Chronic traumatic encephalopathy, or CTE is the disease of the brain attributed to consistent trauma to the brains of athletes, particularly NFL players. It’s latest victim is NFL Hall-Of-Famer Tony Dorsett who admits he’s had suicidal thoughts and suffers with the erratic behavior attributed to the disease:
In an interview with ESPN’s Outside The Lines he spoke about his condition:
“It’s painful, man, for my daughters to say they’re scared of me. I’ve thought about crazy stuff, sort of like, ‘Why do I need to continue going through this?’” he said. “I’m too smart of a person, I like to think, to take my life, but it’s crossed my mind.”
CTE, well examined in the League of Denial documentary exposed the causes and effects of CTE, and a the recent lawsuit settled by the NFL with former players only further underscores the need for increased testing and research to treat those who are suffering.
I can’t imagine how it feels to be aware of your inability to control yourself. At this age, and with his accomplishments, Dorsett should be enjoying the fruits of his labor, not be punished by them. As more and more data emerges about CTE and its effects on players, I’m concerned about how it will shape the nature of the game.
Football, by nature is a tough sport. It is in fact the hard hitting nature of the game that draws fans and excites the crowd. All too often, however, the overall long-term impact of the game is put in the shadows.
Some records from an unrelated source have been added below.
$ cat src/rtl/lcd_pkg.sv
// Shared constants and FSM state type for the LCD command feeder.
// Optional build macro: LCD_FEEDER_CMD_CHECK_EN (see lcd_cmd_feeder).
package lcd_pkg;

    localparam logic [3:0]  CMD_LOAD           = 4'd0;
    localparam int unsigned IMG_PIXELS_DEFAULT = 108;
    localparam int unsigned FIFO_DEPTH_DEFAULT = 4;

    typedef enum logic [1:0] {
        StIdle,
        StIssue,
        StStream,
        StGap
    } state_e;

    // Codes 8-15 fall outside the controller's command set.
    function automatic logic is_illegal(input logic [3:0] code);
        return code[3];
    endfunction

endpackage

$ cat src/rtl/lcd_cmd_fifo.sv
// Small circular FIFO for 4-bit host command codes; Depth must be a power of 2.
module lcd_cmd_fifo #(
    parameter int unsigned Depth = 4
) (
    input  logic       clk_i,
    input  logic       rst_ni,
    input  logic       push_i,
    input  logic [3:0] data_i,
    input  logic       pop_i,
    output logic       full_o,
    output logic       empty_o,
    output logic [3:0] head_o
);

    localparam int unsigned AW = $clog2(Depth);

    logic [3:0]    mem_q [Depth];
    logic [AW-1:0] wr_ptr_q, wr_ptr_d;
    logic [AW-1:0] rd_ptr_q, rd_ptr_d;
    logic [AW:0]   count_q, count_d;
    logic          do_push, do_pop;

    assign full_o  = (count_q == (AW + 1)'(Depth));
    assign empty_o = (count_q == '0);
    assign head_o  = mem_q[rd_ptr_q];

    // A push while full is dropped even if a pop frees a slot this cycle.
    assign do_push = push_i && !full_o;
    assign do_pop  = pop_i && !empty_o;

    always_comb begin
        wr_ptr_d = wr_ptr_q;
        rd_ptr_d = rd_ptr_q;
        count_d  = count_q;
        if (do_push) begin
            wr_ptr_d = wr_ptr_q + AW'(1);
        end
        if (do_pop) begin
            rd_ptr_d = rd_ptr_q + AW'(1);
        end
        if (do_push && !do_pop) begin
            count_d = count_q + (AW + 1)'(1);
        end else if (!do_push && do_pop) begin
            count_d = count_q - (AW + 1)'(1);
        end
    end

    always_ff @(posedge clk_i or negedge rst_ni) begin
        if (!rst_ni) begin
            wr_ptr_q <= '0;
            rd_ptr_q <= '0;
            count_q  <= '0;
        end else begin
            wr_ptr_q <= wr_ptr_d;
            rd_ptr_q <= rd_ptr_d;
            count_q  <= count_d;
        end
    end

    always_ff @(posedge clk_i) begin
        if (do_push) begin
            mem_q[wr_ptr_q] <= data_i;
        end
    end

endmodule

$ cat src/rtl/lcd_cmd_feeder.sv
// Queues host commands and feeds them to an LCD controller, streaming an image on LOAD.
// Define LCD_FEEDER_CMD_CHECK_EN to drop codes 8-15 and flag them on err_illegal.
module lcd_cmd_feeder
    import lcd_pkg::*;
#(
    parameter int unsigned FIFO_DEPTH = FIFO_DEPTH_DEFAULT,
    parameter int unsigned IMG_PIXELS = IMG_PIXELS_DEFAULT
) (
    input  logic       clk,
    input  logic       reset,
    input  logic [3:0] host_cmd,
    input  logic       host_push,
    output logic       host_full,
    output logic [6:0] img_addr,
    output logic       img_rd,
    input  logic [7:0] img_data,
    output logic [3:0] cmd,
    output logic       cmd_valid,
    output logic [7:0] datain,
    input  logic       busy,
    output logic       idle,
    output logic       err_overflow,
    output logic       err_illegal
);

    localparam logic [6:0] LAST_PIX = 7'(IMG_PIXELS - 1);

    state_e     state_q, state_d;
    logic [3:0] cmd_q, cmd_d;
    logic       cmd_valid_q, cmd_valid_d;
    logic       img_rd_q, img_rd_d;
    logic [6:0] img_addr_q, img_addr_d;
    logic [6:0] pix_q, pix_d;
    logic [6:0] pix_nxt;
    logic       load_q, load_d;
    logic       err_ovf_q, err_ovf_d;
`ifdef LCD_FEEDER_CMD_CHECK_EN
    logic       err_ill_q, err_ill_d;
`endif

    logic       fifo_full, fifo_empty, fifo_pop;
    logic [3:0] fifo_head;

    lcd_cmd_fifo #(
        .Depth (FIFO_DEPTH)
    ) u_fifo (
        .clk_i   (clk),
        .rst_ni  (reset),
        .push_i  (host_push),
        .data_i  (host_cmd),
        .pop_i   (fifo_pop),
        .full_o  (fifo_full),
        .empty_o (fifo_empty),
        .head_o  (fifo_head)
    );

    assign pix_nxt = pix_q + 7'd1;

    always_comb begin
        state_d     = state_q;
        cmd_d       = 4'd0;
        cmd_valid_d = 1'b0;
        img_rd_d    = 1'b0;
        img_addr_d  = 7'd0;
        pix_d       = pix_q;
        load_d      = load_q;
        fifo_pop    = 1'b0;
        err_ovf_d   = err_ovf_q | (host_push & fifo_full);
`ifdef LCD_FEEDER_CMD_CHECK_EN
        err_ill_d   = err_ill_q;
`endif
        unique case (state_q)
            StIdle: begin
                // Outputs are registered, so the ISSUE cycle is set up on entry.
                if (!fifo_empty && !busy) begin
                    fifo_pop = 1'b1;
                    state_d  = StIssue;
                    load_d   = (fifo_head == CMD_LOAD);
`ifdef LCD_FEEDER_CMD_CHECK_EN
                    if (is_illegal(fifo_head)) begin
                        err_ill_d = 1'b1;
                    end else begin
                        cmd_valid_d = 1'b1;
                        cmd_d       = fifo_head;
                    end
`else
                    cmd_valid_d = 1'b1;
                    cmd_d       = fifo_head;
`endif
                    if (fifo_head == CMD_LOAD) begin
                        img_rd_d   = 1'b1;
                        img_addr_d = 7'd0;
                    end
                end
            end
            StIssue: begin
                if (load_q) begin
                    state_d    = StStream;
                    pix_d      = 7'd0;
                    img_rd_d   = (LAST_PIX != 7'd0);
                    img_addr_d = 7'd1;
                end else begin
                    state_d = StGap;
                end
            end
            StStream: begin
                if (pix_q == LAST_PIX) begin
                    state_d = StGap;
                end else begin
                    pix_d = pix_nxt;
                    // Fetch one pixel ahead of the one being streamed.
                    if (pix_nxt < LAST_PIX) begin
                        img_rd_d   = 1'b1;
                        img_addr_d = pix_nxt + 7'd1;
                    end
                end
            end
            StGap: begin
                state_d = StIdle;
            end
            default: begin
                state_d = StIdle;
            end
        endcase
    end

    always_ff @(posedge clk or negedge reset) begin
        if (!reset) begin
            state_q     <= StIdle;
            cmd_q       <= 4'd0;
            cmd_valid_q <= 1'b0;
            img_rd_q    <= 1'b0;
            img_addr_q  <= 7'd0;
            pix_q       <= 7'd0;
            load_q      <= 1'b0;
            err_ovf_q   <= 1'b0;
        end else begin
            state_q     <= state_d;
            cmd_q       <= cmd_d;
            cmd_valid_q <= cmd_valid_d;
            img_rd_q    <= img_rd_d;
            img_addr_q  <= img_addr_d;
            pix_q       <= pix_d;
            load_q      <= load_d;
            err_ovf_q   <= err_ovf_d;
        end
    end

`ifdef LCD_FEEDER_CMD_CHECK_EN
    always_ff @(posedge clk or negedge reset) begin
        if (!reset) begin
            err_ill_q <= 1'b0;
        end else begin
            err_ill_q <= err_ill_d;
        end
    end
    assign err_illegal = err_ill_q;
`else
    assign err_illegal = 1'b0;
`endif

    assign cmd          = cmd_q;
    assign cmd_valid    = cmd_valid_q;
    assign img_rd       = img_rd_q;
    assign img_addr     = img_addr_q;
    assign err_overflow = err_ovf_q;
    assign host_full    = fifo_full;
    assign idle         = (state_q == StIdle) && fifo_empty;
    assign datain       = (state_q == StStream) ? img_data : 8'd0;

endmodule

$ cat config.mk
export PLATFORM = sky130hd
export DESIGN_NAME = lcd_cmd_feeder
export DESIGN_NICKNAME = d
export VERILOG_FILES = /design/src/rtl/lcd_pkg.sv /design/src/rtl/lcd_cmd_fifo.sv /design/src/rtl/lcd_cmd_feeder.sv
export SDC_FILE = /design/constraint.sdc
export NUM_CORES = 1
export LEC_CHECK = 0
export ABC_AREA = 0
export CAP_MARGIN = 20
export CORE_MARGIN = 3
export CORE_UTILIZATION = 48
export CTS_CLUSTER_SIZE = 8
export DETAILED_ROUTE_END_ITERATION = 7
export PLACE_DENSITY_LB_ADDON = 0.3
export SKIP_CTS_REPAIR_TIMING = 1
export SYNTH_ARGS = -nofsm -noshare
export SYNTH_HDL_FRONTEND = slang
export SYNTH_SLANG_ARGS = --single-unit
export TNS_END_PERCENT = 30
$ cat constraint.sdc
create_clock -name clk -period 2.1 [get_ports clk]
set_input_delay 0.21 -clock clk [delete_from_list [all_inputs] [get_ports clk]]
set_output_delay 0.21 -clock clk [all_outputs]
set_load 0.01 [all_outputs]
==> impl_metrics.toml <==
[timing]
timing.final.setup_violations = 0
finalCritPeriodShare_pct = 96.4
worst_clock_skew_ps = 8.81
timing.final.max_slew_violations = 0
holdWs_ps = 281
min_tclk_post_route_ps = 2020
achievable-frequency_mhz = 494
hold_violations = 0
rsz0062_at_grt = "no"

[final_layout]
finalNetCount = 289
antenna-diode-count = 0
mostFrequentLayoutCell = "clkdlybuf4s50_1"
most_frequent_cells_in_the_layout = "39 x clkdlybuf4s50_1, 30 x dfrtp_1, 18 x and2_1, 16 x edfxtp_1, 15 x buf_4"
layout-drive-gt1-share_pct = 16.0
instances_no_fill = 329
layout-area-overhead-vs-synth_pct = 27.9
final_cell_area_um2 = 3090

[power_and_ir_drop]
p_switching_uw = 572
power.density_nw_per_um2 = 682
share_clk_of_total_power_pct = 26.2
worst_ir_drop_vdd_v = 0.000563
power_report.internal_total_mw = 1.53
power_frac_comb_pct = 19.1
switching_fraction_pct = 27.2
seq_power_share_pct = 54.7
power.static_leakage_nw = 1.28

[placement]
io_buffer_count = 39
gp_routability_congestion = 0.903
place_hpwl_um = 3240
dpl_cell_area_um2 = 2990
dp.cells = 321

[route]
routedWlPerCell_um = 13.2
totalWireLength_um = 4360
postRouteAntennaNets = 0
detailedRoute.firstIterationViolations = 112
vias = 1707
drt-vias-per-instance = 5.19
drc = 0
detail_route.first_pass.iterations = 4

[synth]
portion_of_netlist_area_occupied_by_mux_cells_pct = 4.20
postSynthRegisterBits = 47
synth_simple_gate_area_share_pct = 16.9
number_of_synthesized_flops_with_an_enable_pin = 16
ys.flop_type = "dfrtp_1"
syn_avg_cell_area_um2 = 11.5
yosys_warnings = 0
synth_area_leaders = "dfrtp_1 32%, edfxtp_1 20%, ha_1 5.7%"
synth.yosys.seq_area_share_pct = 52.1
syn-instance-count = 209
synthesis.nets = 237
post_synth_fa_ha_maj_area_fraction_pct = 6.54
synth_compound_gate_area_share_pct = 11.4
async_set_reset_flop_share_out_of_synthesis_pct = 66.0
cell_type_with_the_largest_total_area_after_synthesis = "dfrtp_1"
synthXorXnorAreaFrac_pct = 5.45
dominant_combinational_cell_family_by_area_after_synthesis = "simple AND/OR/NAND/NOR gates"
netlist.area_leader.share_pct = 32.2
synth.distinct_cells = 50
netlist_area_um2 = 2410

[grt]
first_pass_grt_wire_length_um = 7490
antenna_found_initial = 0
groute.usage.overall_pct = 15.7
overflow = 0
grt_max_degree = 32
via_count_of_the_first_global_routing_pass = 1604

[worst_setup_path]
critical_path_required_ps = 2300
start_kind = "register"
critical_path_peak_fanout = 2
critical_path.endpoint_type = "register"
crit_type = "reg2reg"
critPathArrivalTime_ps = 2220

[clocking]
clk_transition_reported_paths_ps = 90
cts_htree_levels = 2
longest_clk_path_bufs = 2
cts_buffers = 5
cts.sinks = 47
clkLatencyLatePin_ps = 300
cts_root_buffer = "clkbuf_8"
tritoncts = "built"

[floorplan]
die-height_um = 76.9
row_count = 25
die_area_um2 = 5910
coreArea_um2 = 4790
initial_core_util_pct = 50.4
die_w_um = 76.9
io_pins = 41

[flow_run]
cap_viol_max_count = 0

[run_status]
outcome = "completed"

[min_path]
hold_class = "in2async"
kinds of logic (layout without fill, tap and decap cells):
logic type,count (synthesis),in the layout
other,1,1
muxes,5,5
and+or+nand+nor,70,70
DFF,47,47
adders and majority gates,12,12
xor gates and xnor gates,15,15
AOI/OAI and AO/OA,41,41
buffers and inverters,18,71
power groups by stage:
stage / clock network [mW] / logic (mW) / registers, mW
finish: 0.551 / 0.403 / 1.15
floorplan: 0 / 0.250 / 1.15
global placement: 0 / 0.392 / 1.16
CTS: 0.579 / 0.412 / 1.15
global route: 0.615 / 0.461 / 1.16
detailed placement: 0 / 0.413 / 1.17
synth_stat cells, types with 3 or more instances:
| cell | number |
|---|---|
| o21ai_1 | 13 |
| xor2_1 | 4 |
| nor2_1 | 9 |
| xnor2_1 | 11 |
| a21o_1 | 3 |
| ha_1 | 11 |
| inv_1 | 7 |
| mux4_2 | 4 |
| nand3_1 | 3 |
| nand2_1 | 12 |
| nor3b_1 | 6 |
| and3b_1 | 3 |
| and2_1 | 18 |
| edfxtp_1 | 16 |
| nand2b_1 | 5 |
| clkbuf_1 | 8 |
| a21oi_1 | 6 |
| dfrtp_1 | 31 |
final timing paths:
kind | from | endpoint | slack [ps] | cells past startpoint
min in group clk | err_overflow | err_overflow | 480 | 1
setup / recovery | state_q[0] | u_fifo.count_q[1] | 80 | 7
hold reg to reg | err_overflow | err_overflow | 480 | 1
max in group asynchronous | reset | u_fifo.rd_ptr_q[0] | 1510 | 2
hold / removal | reset | u_fifo.wr_ptr_q[0] | 280 | 2
setup reg to reg | state_q[0] | u_fifo.count_q[1] | 80 | 7
final cells by class:
type                            count  area (µm²)
Clock buffer                        5        68.8
Tap cell                           67        83.8
Timing Repair Buffer               55         523
Clock inverter                      3        22.5
Multi-Input combinational cell    144        1100
Sequential cell                    47        1260
Fill cell                         386        1700
Inverter                            8        30.0
sequential cells by signal (all words and copies together) (netlist names), 2 cells and up:
| register | count |
|---|---|
| cmd | 4 |
| u_fifo.mem_q | 16 |
| img_addr | 7 |
| u_fifo.count_q | 3 |
| u_fifo.rd_ptr_q | 2 |
| state_q | 2 |
| u_fifo.wr_ptr_q | 2 |
| pix_q | 7 |
worst max-delay path: stages (launching register included):
cell	delay, ps
dfrtp_1	380
inv_1	90
ha_2	180
or3b_4	400
ha_4	180
inv_2	40
fa_1	390
mux2_2	260
per-stage QoR:
step / power [mW] / util (%) / TNS, ps / worst slack, ps
6_report: 2.10 / 64.5 / 0 / 75.7
5_1_grt: 2.24 / 64.5 / 0 / 3.76
4_1_cts: 2.14 / 64.3 / -5.83 / -5.83
3_5_place_dp: 1.58 / 62.4 / 0 / 2.38
3_3_place_gp: 1.55 / 62.4 / 0 / 50.4
2_1_floorplan: 1.40 / - / -37.6 / -37.6
metal layers:
metal  vias up  GRT usage [%]  part of all wire, %
met3         5           3.52                  5.8
met5         -              0                    0
li1        845              -                    -
met4         0           4.53                  1.1
met1       813           23.3                   48
met2        44           23.1                   45
Note: power is estimated with default switching activity, not from simulation.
When players retire, they move on. We don’t hear from them or about them unless they pop up as analysts on Sports Center or some other sports-related venue. We only see the healthy players. Those who were seemingly unscathed from the game. They look good, sometimes better than they did when they were playing, and with no signs of trauma, they become the face of the game.
The dark, ugly faces of addiction to pain killers, depression and now CTE needs to be brought to the light. While I’m happy the players got their settlement (which let the NFL off the hook), I’m sad to see so many victims. I hope treatment comes soon.